REQUIRED ACTION: Of all the entries below, retype only the lines from the one with "4'd0)) | st_nonce;" through the one with "(in_nbytes != 2'd0));", exactly as they appear.

(Saved entries)
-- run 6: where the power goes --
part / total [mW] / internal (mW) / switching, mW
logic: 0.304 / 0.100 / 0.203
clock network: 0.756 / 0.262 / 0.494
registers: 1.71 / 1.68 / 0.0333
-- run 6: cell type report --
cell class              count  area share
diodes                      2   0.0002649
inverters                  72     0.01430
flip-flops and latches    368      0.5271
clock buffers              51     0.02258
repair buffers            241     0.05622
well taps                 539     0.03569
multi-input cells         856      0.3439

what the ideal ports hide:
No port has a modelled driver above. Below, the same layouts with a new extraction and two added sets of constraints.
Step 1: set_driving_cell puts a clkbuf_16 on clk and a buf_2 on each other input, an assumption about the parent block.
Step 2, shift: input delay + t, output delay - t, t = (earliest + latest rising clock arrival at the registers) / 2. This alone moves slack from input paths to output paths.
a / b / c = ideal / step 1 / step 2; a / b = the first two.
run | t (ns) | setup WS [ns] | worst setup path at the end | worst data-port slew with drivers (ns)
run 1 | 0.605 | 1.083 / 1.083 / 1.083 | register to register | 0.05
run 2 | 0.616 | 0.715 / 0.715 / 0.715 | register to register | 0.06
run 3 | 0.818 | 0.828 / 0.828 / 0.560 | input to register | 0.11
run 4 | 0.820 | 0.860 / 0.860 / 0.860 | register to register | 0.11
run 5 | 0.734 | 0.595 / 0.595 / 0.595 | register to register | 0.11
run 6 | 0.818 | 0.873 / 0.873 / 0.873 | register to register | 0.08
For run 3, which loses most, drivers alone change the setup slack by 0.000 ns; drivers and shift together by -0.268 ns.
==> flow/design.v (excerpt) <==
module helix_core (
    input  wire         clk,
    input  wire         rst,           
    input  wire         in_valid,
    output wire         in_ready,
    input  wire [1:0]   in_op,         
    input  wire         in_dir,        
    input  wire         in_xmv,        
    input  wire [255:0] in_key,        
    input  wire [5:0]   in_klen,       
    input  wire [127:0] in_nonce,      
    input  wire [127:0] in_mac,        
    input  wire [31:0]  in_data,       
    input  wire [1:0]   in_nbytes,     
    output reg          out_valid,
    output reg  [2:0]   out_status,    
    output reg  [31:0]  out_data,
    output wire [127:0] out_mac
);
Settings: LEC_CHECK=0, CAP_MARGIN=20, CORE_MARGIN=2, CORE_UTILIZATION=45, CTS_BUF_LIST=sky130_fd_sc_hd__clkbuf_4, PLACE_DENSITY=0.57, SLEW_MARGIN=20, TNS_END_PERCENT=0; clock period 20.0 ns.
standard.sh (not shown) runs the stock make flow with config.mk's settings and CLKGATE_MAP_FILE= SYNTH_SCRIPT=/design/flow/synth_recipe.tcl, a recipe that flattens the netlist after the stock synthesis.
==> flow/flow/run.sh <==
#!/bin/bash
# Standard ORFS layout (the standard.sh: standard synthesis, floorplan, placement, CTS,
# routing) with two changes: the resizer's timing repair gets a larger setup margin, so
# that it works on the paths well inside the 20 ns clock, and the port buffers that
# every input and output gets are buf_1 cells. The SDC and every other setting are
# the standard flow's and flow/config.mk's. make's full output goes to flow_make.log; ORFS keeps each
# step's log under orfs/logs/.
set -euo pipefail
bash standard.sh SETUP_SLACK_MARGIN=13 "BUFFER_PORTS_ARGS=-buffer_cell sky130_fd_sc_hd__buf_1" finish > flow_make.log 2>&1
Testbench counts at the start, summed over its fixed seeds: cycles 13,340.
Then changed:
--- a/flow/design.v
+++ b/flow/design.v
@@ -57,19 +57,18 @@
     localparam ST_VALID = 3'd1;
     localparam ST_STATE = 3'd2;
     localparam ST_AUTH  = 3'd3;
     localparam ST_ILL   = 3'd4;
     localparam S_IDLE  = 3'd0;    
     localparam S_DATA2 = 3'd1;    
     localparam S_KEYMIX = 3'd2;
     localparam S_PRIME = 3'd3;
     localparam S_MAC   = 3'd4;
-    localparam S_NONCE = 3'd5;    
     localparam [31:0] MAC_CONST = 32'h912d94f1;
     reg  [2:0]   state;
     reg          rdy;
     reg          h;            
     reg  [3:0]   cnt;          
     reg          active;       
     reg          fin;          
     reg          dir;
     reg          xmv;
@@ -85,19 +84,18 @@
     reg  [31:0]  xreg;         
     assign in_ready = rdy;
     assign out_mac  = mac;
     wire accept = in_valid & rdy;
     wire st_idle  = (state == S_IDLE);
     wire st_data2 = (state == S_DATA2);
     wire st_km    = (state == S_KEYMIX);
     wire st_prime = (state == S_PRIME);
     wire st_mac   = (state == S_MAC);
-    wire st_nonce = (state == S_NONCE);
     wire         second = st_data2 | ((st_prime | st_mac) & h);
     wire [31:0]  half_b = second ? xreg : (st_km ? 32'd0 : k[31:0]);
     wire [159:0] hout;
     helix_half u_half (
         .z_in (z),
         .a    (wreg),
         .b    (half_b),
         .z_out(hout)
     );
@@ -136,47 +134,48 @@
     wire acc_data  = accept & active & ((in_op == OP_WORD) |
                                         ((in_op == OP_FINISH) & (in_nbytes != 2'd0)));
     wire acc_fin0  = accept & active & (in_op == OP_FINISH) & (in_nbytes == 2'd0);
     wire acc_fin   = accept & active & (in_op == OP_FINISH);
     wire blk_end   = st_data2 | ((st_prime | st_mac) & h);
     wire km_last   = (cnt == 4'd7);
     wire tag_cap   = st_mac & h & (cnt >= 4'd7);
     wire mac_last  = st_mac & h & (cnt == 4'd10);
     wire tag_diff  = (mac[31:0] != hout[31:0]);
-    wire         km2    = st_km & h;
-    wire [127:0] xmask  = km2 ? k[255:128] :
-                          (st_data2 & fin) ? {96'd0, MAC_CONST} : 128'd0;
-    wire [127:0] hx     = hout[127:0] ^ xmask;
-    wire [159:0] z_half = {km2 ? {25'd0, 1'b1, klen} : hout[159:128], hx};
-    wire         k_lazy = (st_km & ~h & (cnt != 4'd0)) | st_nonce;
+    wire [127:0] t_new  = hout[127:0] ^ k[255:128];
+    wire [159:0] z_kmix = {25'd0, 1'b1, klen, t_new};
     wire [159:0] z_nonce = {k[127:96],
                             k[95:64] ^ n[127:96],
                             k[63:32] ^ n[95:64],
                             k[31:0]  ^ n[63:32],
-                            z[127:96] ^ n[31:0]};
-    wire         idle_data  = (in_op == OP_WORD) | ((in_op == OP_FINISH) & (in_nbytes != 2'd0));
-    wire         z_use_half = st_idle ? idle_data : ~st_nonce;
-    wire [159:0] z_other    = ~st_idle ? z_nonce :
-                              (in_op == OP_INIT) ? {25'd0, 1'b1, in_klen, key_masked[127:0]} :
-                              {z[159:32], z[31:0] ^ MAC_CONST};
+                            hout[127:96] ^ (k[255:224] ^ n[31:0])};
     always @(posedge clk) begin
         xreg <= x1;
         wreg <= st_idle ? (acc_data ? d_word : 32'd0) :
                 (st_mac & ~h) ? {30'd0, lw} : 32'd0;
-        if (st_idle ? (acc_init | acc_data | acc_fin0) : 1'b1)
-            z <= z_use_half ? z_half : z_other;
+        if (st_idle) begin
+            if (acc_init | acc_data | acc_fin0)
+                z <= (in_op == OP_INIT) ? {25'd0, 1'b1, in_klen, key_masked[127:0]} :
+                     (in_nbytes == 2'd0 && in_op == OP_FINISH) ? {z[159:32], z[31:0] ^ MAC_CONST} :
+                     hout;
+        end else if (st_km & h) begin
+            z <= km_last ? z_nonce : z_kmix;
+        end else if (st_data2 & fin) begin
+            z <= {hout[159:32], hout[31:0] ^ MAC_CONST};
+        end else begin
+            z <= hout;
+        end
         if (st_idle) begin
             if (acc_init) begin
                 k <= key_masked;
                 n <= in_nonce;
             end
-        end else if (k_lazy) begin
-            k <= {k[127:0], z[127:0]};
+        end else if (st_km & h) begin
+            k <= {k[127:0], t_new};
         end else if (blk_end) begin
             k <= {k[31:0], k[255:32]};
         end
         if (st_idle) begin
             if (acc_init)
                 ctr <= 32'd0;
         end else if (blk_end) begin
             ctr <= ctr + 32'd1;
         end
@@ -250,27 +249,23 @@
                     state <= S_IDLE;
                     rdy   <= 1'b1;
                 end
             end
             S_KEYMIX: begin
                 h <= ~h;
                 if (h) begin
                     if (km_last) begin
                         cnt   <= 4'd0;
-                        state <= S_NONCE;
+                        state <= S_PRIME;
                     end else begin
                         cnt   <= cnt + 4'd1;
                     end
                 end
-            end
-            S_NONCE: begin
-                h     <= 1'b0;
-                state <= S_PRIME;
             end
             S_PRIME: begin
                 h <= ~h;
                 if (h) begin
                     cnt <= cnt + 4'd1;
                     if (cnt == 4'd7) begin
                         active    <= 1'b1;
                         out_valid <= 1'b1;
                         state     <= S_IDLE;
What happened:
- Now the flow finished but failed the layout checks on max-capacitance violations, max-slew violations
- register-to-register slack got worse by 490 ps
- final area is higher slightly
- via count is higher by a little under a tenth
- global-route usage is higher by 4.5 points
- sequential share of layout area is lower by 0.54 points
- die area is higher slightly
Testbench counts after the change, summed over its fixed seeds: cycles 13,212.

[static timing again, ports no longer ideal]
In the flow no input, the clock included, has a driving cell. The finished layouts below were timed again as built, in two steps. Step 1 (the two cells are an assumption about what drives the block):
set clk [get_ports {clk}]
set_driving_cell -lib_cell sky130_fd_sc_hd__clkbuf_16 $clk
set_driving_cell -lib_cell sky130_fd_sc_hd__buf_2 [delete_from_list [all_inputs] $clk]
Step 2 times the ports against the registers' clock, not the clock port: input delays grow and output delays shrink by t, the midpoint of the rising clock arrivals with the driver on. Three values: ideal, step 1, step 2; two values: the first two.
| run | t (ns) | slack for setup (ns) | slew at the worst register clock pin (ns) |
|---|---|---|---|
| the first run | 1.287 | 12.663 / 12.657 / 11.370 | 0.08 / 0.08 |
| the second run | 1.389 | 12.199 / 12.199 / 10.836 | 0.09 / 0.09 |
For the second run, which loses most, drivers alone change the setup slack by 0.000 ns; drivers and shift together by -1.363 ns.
This design comes from an exercise in tuning for small area on the open sky130 flow, not from production work. At most, simulation tests tie the RTL to the original design; equivalence was not proved. Function not checked in runs 1 and 4: the RTL went through the layout flow alone. No activity file was given, so power comes from the tool's default toggle rates.

File: flow/config.mk
export PLATFORM = sky130hd
export DESIGN_NAME = sbs
export DESIGN_NICKNAME = sbs
export VERILOG_FILES = /design/flow/design.v
export SDC_FILE = /design/flow/constraint.sdc
export NUM_CORES = 4
export LEC_CHECK = 0
export CAP_MARGIN = 20
export CORE_MARGIN = 2
export CORE_UTILIZATION = 65
export CTS_BUF_LIST = sky130_fd_sc_hd__clkbuf_8
export SLEW_MARGIN = 20
File: flow/constraint.sdc
create_clock -name core_clock -period 10.0 [get_ports {clk}]
set_input_delay 2.0000 -clock core_clock [delete_from_list [all_inputs] [get_ports {clk}]]
set_output_delay 2.0000 -clock core_clock [all_outputs]
set_load 0.01 [all_outputs]
File: flow/design.v
module sbs #(
    parameter CHUNK_MAX = 62,      
    parameter N_MAX     = 4095     
) (
    input  wire        clk,
    input  wire        rst,
    input  wire        cmd_valid,
    output wire        cmd_ready,
    input  wire [7:0]  cmd_op,
    input  wire [31:0] cmd_arg,
    input  wire        wd_valid,
    output wire        wd_ready,
    input  wire [7:0]  wd_data,
    output wire        rd_valid,
    output wire [7:0]  rd_data,
    output wire        tx_valid,
    input  wire        tx_ready,
    output wire [7:0]  tx_data,
    output wire        tx_last,
    input  wire        rx_valid,
    output wire        rx_ready,
    input  wire [7:0]  rx_data,
    output wire        busy,
    output wire [7:0]  status,
    output wire [7:0]  cause,
    output wire [31:0] pins
);
    localparam [3:0] OP_SET_PINS   = 4'h1,
                     OP_LINK_INIT  = 4'h2,
                     OP_LINK_CLOSE = 4'h3,
                     OP_ENCODE     = 4'h4,
                     OP_DECODE     = 4'h5,
                     OP_TRANSFER   = 4'h6,
                     OP_WRITE_READ = 4'h7,
                     OP_CS_ASSERT  = 4'h8,
                     OP_CS_RELEASE = 4'h9,
                     OP_INSTR      = 4'hA;
    localparam [1:0] C_CLOCK = 2'd0, C_ECHO = 2'd1, C_PARAMETER = 2'd2, C_RESOURCE = 2'd3;
    localparam [2:0] S_IDLE = 3'd0,
                     S_ENC  = 3'd1,
                     S_DEC  = 3'd2,
                     S_SEND = 3'd3,
                     S_DUP  = 3'd4,
                     S_DROP = 3'd5,
                     S_READ = 3'd6;
    localparam [1:0] K_XFER = 2'd0, K_WR = 2'd1, K_INSN = 2'd2, K_CS = 2'd3;
    localparam [1:0] R_BODY = 2'd0, R_H1 = 2'd1, R_H0 = 2'd2, R_T1 = 2'd3;
    reg [2:0] pcs, pclk, pdin, pdout;    
    reg       pins_valid, link_open, cs_known, cs_level, faulted, err;
    reg [1:0] code;                      
    reg [2:0]  state;
    reg [1:0]  kind;
    reg        oflag;       
    reg        pend;        
    reg [1:0]  rh;          
    reg [15:0] rem;         
    reg [5:0]  ccnt;        
    reg [15:0] ihi;         
    reg [6:0]  ilo;         
    wire [31:0] insn = {ihi, rem[15:7], ilo};
    wire [7:0]  sh   = ihi[7:0];
    function [7:0] dec8(input [2:0] i);
        dec8 = 8'h01 << i;
    endfunction
    wire [7:0] m_cs   = dec8(pcs);
    wire [7:0] m_clk  = dec8(pclk);
    wire [7:0] m_din  = dec8(pdin);
    wire [7:0] m_dout = dec8(pdout);
    assign busy      = (state != S_IDLE);
    assign cmd_ready = (state == S_IDLE) && !faulted;
    assign status    = {2'b00, err, faulted, cs_known & cs_level, cs_known, link_open, pins_valid};
    assign cause     = {5'b00000, faulted & (code[1] | code[0]), faulted & ~(code[1] ^ code[0]),
                        faulted & ~code[0]};
    assign pins      = {m_cs, m_clk, m_din, m_dout};
    wire        sending = (state == S_SEND) || (state == S_DUP);
    wire [6:0]  roff    = (rh == R_H0) ? 7'h7E : (rh == R_H1) ? 7'h7F :
                          (rh == R_T1) ? 7'h01 : 7'h00;
    wire [6:0]  s       = (sending ? {1'b0, ccnt} : 7'h00) + roff;
    wire        head    = s[6];
    wire        big     = rem[6] || ((kind != K_INSN) && (|rem[15:7]));
    wire [6:0]  y       = s - {1'b0, rem[5:0]};
    wire        pay     = !head && (big || y[6]);
    wire        tail0   = !head && !big && (y == 7'h00);
    wire        lastb   = !head && !big && (y == 7'h01);
    wire        one     = !big && (y == 7'h7F);         
    wire [5:0]  v       = y[5:0];                       
    wire        chunk_end = (ccnt == CHUNK_MAX - 1) || lastb;
    wire [7:0]  samp    = (state == S_READ) ? rx_data : wd_data;
    wire        s_clk   = |(samp & m_clk);
    wire        s_din   = |(samp & m_din);
    wire [4:0]  iidx    = {v[5:4] - {1'b0, !sending}, v[3:1]};
    wire        ibit    = insn[~iidx];
    wire        wbit    = samp[~v[3:1]];
    wire        xpay    = pay && (kind == K_XFER);
    wire        dpay    = pay && (kind != K_XFER);
    wire        dsel    = dpay && ((kind == K_INSN) ? ibit : (wbit && !(oflag && state == S_ENC)));
    wire [7:0]  vec     = (dsel ? m_dout : 8'h00) | ((dpay && v[0]) ? m_clk : 8'h00) |
                          ((sending && cs_level) ? m_cs : 8'h00) | (xpay ? samp : 8'h00);
    wire        needwd  = pay && (kind == K_XFER || kind == K_WR);
    wire        takewd  = needwd && (kind == K_XFER || v[3:0] == 4'hF) &&
                          ((state == S_DUP) || !chunk_end);
    assign tx_valid = sending && (!needwd || wd_valid);
    assign tx_data  = vec;
    assign tx_last  = (state == S_DUP);
    assign wd_ready = ((state == S_ENC) && v[3:0] == 4'hF) || (state == S_DEC) ||
                      (sending && takewd && tx_ready);
    assign rx_ready = (state == S_DROP) || (state == S_READ);
    wire        rd_samp = (state == S_READ) && rx_valid;
    wire        dec_on  = (state == S_DEC) ||
                          ((state == S_READ) && pay && (kind == K_INSN || (kind == K_WR && oflag)));
    wire        devt    = dec_on && ((state == S_DEC) ? wd_valid : rx_valid);
    wire        viol    = v[0] ? !s_clk : s_clk;
    wire        echo_bad = (kind == K_INSN) && v[0] && (v[5:4] == 2'd1 || v[5:4] == 2'd2) &&
                           (s_din != ibit);
    wire        dbyte   = v[3:0] == 4'hF;
    assign rd_valid = ((state == S_ENC) && wd_valid) ||
                      (devt && dbyte && (state == S_DEC || kind == K_WR || v[5:4] == 2'd3)) ||
                      (rd_samp && xpay && oflag);
    assign rd_data  = (dec_on && !xpay) ? {sh[6:0], s_din} : vec;
    wire [3:0]  c_op    = cmd_op[7:4];
    wire [3:0]  c_flags = cmd_op[3:0];
    wire [15:0] c_n     = cmd_arg[15:0];
    wire        n_zero  = (c_n == 16'd0);
    wire        n_big   = (c_n[15:12] != 4'd0);
    function one_hot8(input [7:0] m);
        one_hot8 = (m != 8'h00) && ((m & (m - 8'h01)) == 8'h00);
    endfunction
    function [2:0] enc8(input [7:0] m);
        enc8 = {m[4] | m[5] | m[6] | m[7], m[2] | m[3] | m[6] | m[7], m[1] | m[3] | m[5] | m[7]};
    endfunction
    wire [2:0] a_cs   = enc8(cmd_arg[31:24]);
    wire [2:0] a_clk  = enc8(cmd_arg[23:16]);
    wire [2:0] a_din  = enc8(cmd_arg[15:8]);
    wire [2:0] a_dout = enc8(cmd_arg[7:0]);
    wire pins_ok = one_hot8(cmd_arg[31:24]) && one_hot8(cmd_arg[23:16]) &&
                   one_hot8(cmd_arg[15:8]) && one_hot8(cmd_arg[7:0]) &&
                   (a_cs != a_clk) && (a_cs != a_dout) && (a_clk != a_dout) &&
                   (a_din != a_cs) && (a_din != a_clk);
    wire accept = cmd_valid && cmd_ready;
    task automatic fault(input [1:0] why);
        begin
            code      <= why;
            faulted   <= 1'b1;
            cs_known  <= 1'b0;
            link_open <= 1'b0;
        end
    endtask
    task automatic start_frame(input [1:0] k, input [1:0] h, input [15:0] len);
        begin
            kind  <= k;
            rh    <= h;
            rem   <= len;
            ccnt  <= 6'd0;
            pend  <= 1'b0;
            state <= S_SEND;
        end
    endtask
    always @(posedge clk) begin
        if (state == S_IDLE) begin
            ihi   <= cmd_arg[31:16];
            ilo   <= cmd_arg[6:0];
            oflag <= c_flags[0];
        end
        if (rst) begin
            state      <= S_IDLE;
            pins_valid <= 1'b0;
            link_open  <= 1'b0;
            cs_known   <= 1'b0;
            faulted    <= 1'b0;
            err        <= 1'b0;
        end else begin
            case (state)
            S_IDLE: if (accept) begin
                case (c_op)
                OP_SET_PINS, OP_LINK_INIT, OP_LINK_CLOSE, OP_DECODE,
                OP_CS_ASSERT, OP_CS_RELEASE, OP_INSTR:
                    if (c_flags == 4'h0) err <= 1'b0;
                OP_ENCODE:
                    if (c_flags[3:1] == 3'b000) err <= 1'b0;
                OP_TRANSFER, OP_WRITE_READ:
                    if (c_flags[3:2] == 2'b00) err <= 1'b0;
                default: ;
                endcase
                case (c_op)
                OP_SET_PINS:
                    if (c_flags != 4'h0 || !pins_ok) fault(C_PARAMETER);
                    else begin
                        pcs        <= a_cs;
                        pclk       <= a_clk;
                        pdin       <= a_din;
                        pdout      <= a_dout;
                        pins_valid <= 1'b1;
                        cs_known   <= 1'b0;
                    end
                OP_LINK_INIT:
                    if (c_flags != 4'h0 || !pins_valid) fault(C_PARAMETER);
                    else begin
                        link_open <= 1'b1;
                        cs_known  <= 1'b0;
                    end
                OP_LINK_CLOSE:
                    if (c_flags != 4'h0) fault(C_PARAMETER);
                    else begin
                        link_open <= 1'b0;
                        cs_known  <= 1'b0;
                    end
                OP_ENCODE, OP_DECODE:
                    if (c_flags[3:1] != 3'b000 || (c_op == OP_DECODE && c_flags[0]))
                                                            fault(C_PARAMETER);
                    else if (!pins_valid)                   fault(C_PARAMETER);
                    else if (n_big)                         fault(C_RESOURCE);
                    else if (!n_zero) begin
                        kind  <= K_WR;
                        rh    <= R_BODY;
                        rem   <= {c_n[11:0], 4'h0};
                        pend  <= 1'b0;
                        state <= (c_op == OP_ENCODE) ? S_ENC : S_DEC;
                    end
                OP_TRANSFER:
                    if (c_flags[3:2] != 2'b00)              fault(C_PARAMETER);
                    else if (n_zero)                        ;   
                    else if (!pins_valid)                   fault(C_PARAMETER);
                    else if (!link_open)                    fault(C_PARAMETER);
                    else if (!c_flags[1] && !cs_known)      fault(C_PARAMETER);
                    else if (c_n > 16 * N_MAX)              fault(C_RESOURCE);
                    else begin
                        cs_known <= 1'b1;
                        if (c_flags[1]) cs_level <= 1'b0;
                        start_frame(K_XFER, R_H0, c_n);
                    end
                OP_WRITE_READ:
                    if (c_flags[3:2] != 2'b00)              fault(C_PARAMETER);
                    else if (n_zero)                        ;   
                    else if (!pins_valid)                   fault(C_PARAMETER);
                    else if (n_big)                         fault(C_RESOURCE);
                    else if (!link_open)                    fault(C_PARAMETER);
                    else if (!c_flags[1] && !cs_known)      fault(C_PARAMETER);
                    else begin
                        cs_known <= 1'b1;
                        if (c_flags[1]) cs_level <= 1'b0;
                        start_frame(K_WR, R_H0, {c_n[11:0], 4'h0});
                    end
                OP_CS_ASSERT, OP_CS_RELEASE:
                    if (c_flags != 4'h0 || !pins_valid || !link_open) fault(C_PARAMETER);
                    else begin
                        cs_known <= 1'b1;
                        cs_level <= c_op[0];
                        start_frame(K_CS, R_T1, 16'd0);
                    end
                OP_INSTR:
                    if (c_flags != 4'h0 || !pins_valid || !link_open) fault(C_PARAMETER);
                    else begin
                        cs_known <= 1'b1;
                        cs_level <= 1'b0;
                        start_frame(K_INSN, R_H0, {cmd_arg[15:7], 7'd64});
                    end
                default:
                    fault(C_PARAMETER);
                endcase
            end
            S_ENC: if (wd_valid) begin
                rem <= rem - 16'd1;
                if (one) state <= S_IDLE;
            end
            S_DEC: if (wd_valid) begin
                rem <= rem - 16'd1;
                if (viol) pend <= 1'b1;
                if (v[0]) ihi[7:0] <= {sh[6:0], s_din};
                if (one) begin
                    err   <= pend || viol;
                    state <= S_IDLE;
                end
            end
            S_SEND: if (tx_valid && tx_ready) begin
                if (chunk_end) state <= S_DUP;
                else           ccnt  <= ccnt + 6'd1;
            end
            S_DUP: if (tx_valid && tx_ready) begin
                ccnt  <= 6'd0;
                state <= S_DROP;
            end
            S_DROP: if (rx_valid) state <= S_READ;
            S_READ: if (rx_valid) begin
                if (head)  rh  <= rh - 2'd1;
                if (pay)   rem <= rem - 16'd1;
                if (tail0) rh  <= R_T1;
                if (devt) begin
                    if (v[0] && (kind != K_INSN || v[5:4] == 2'd3)) ihi[7:0] <= {sh[6:0], s_din};
                    if (viol) begin
                        pend <= 1'b1;
                        code <= C_CLOCK;
                    end else if (echo_bad && !pend) begin
                        pend <= 1'b1;
                        code <= C_ECHO;
                    end
                end
                if (chunk_end) begin
                    ccnt <= 6'd0;
                    if (lastb) begin
                        state <= S_IDLE;
                        if (pend) fault(code);
                    end else
                        state <= S_SEND;
                end else
                    ccnt <= ccnt + 6'd1;
            end
            default: state <= S_IDLE;
            endcase
        end
    end
endmodule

TASK RESPONSE:
-    wire         k_lazy = (st_km & ~h & (cnt != 4'd0)) | st_nonce;
+    wire [127:0] t_new  = hout[127:0] ^ k[255:128];
+    wire [159:0] z_kmix = {25'd0, 1'b1, klen, t_new};
     wire [159:0] z_nonce = {k[127:96],
                             k[95:64] ^ n[127:96],
                             k[63:32] ^ n[95:64],
                             k[31:0]  ^ n[63:32],
-                            z[127:96] ^ n[31:0]};
-    wire         idle_data  = (in_op == OP_WORD) | ((in_op == OP_FINISH) & (in_nbytes != 2'd0));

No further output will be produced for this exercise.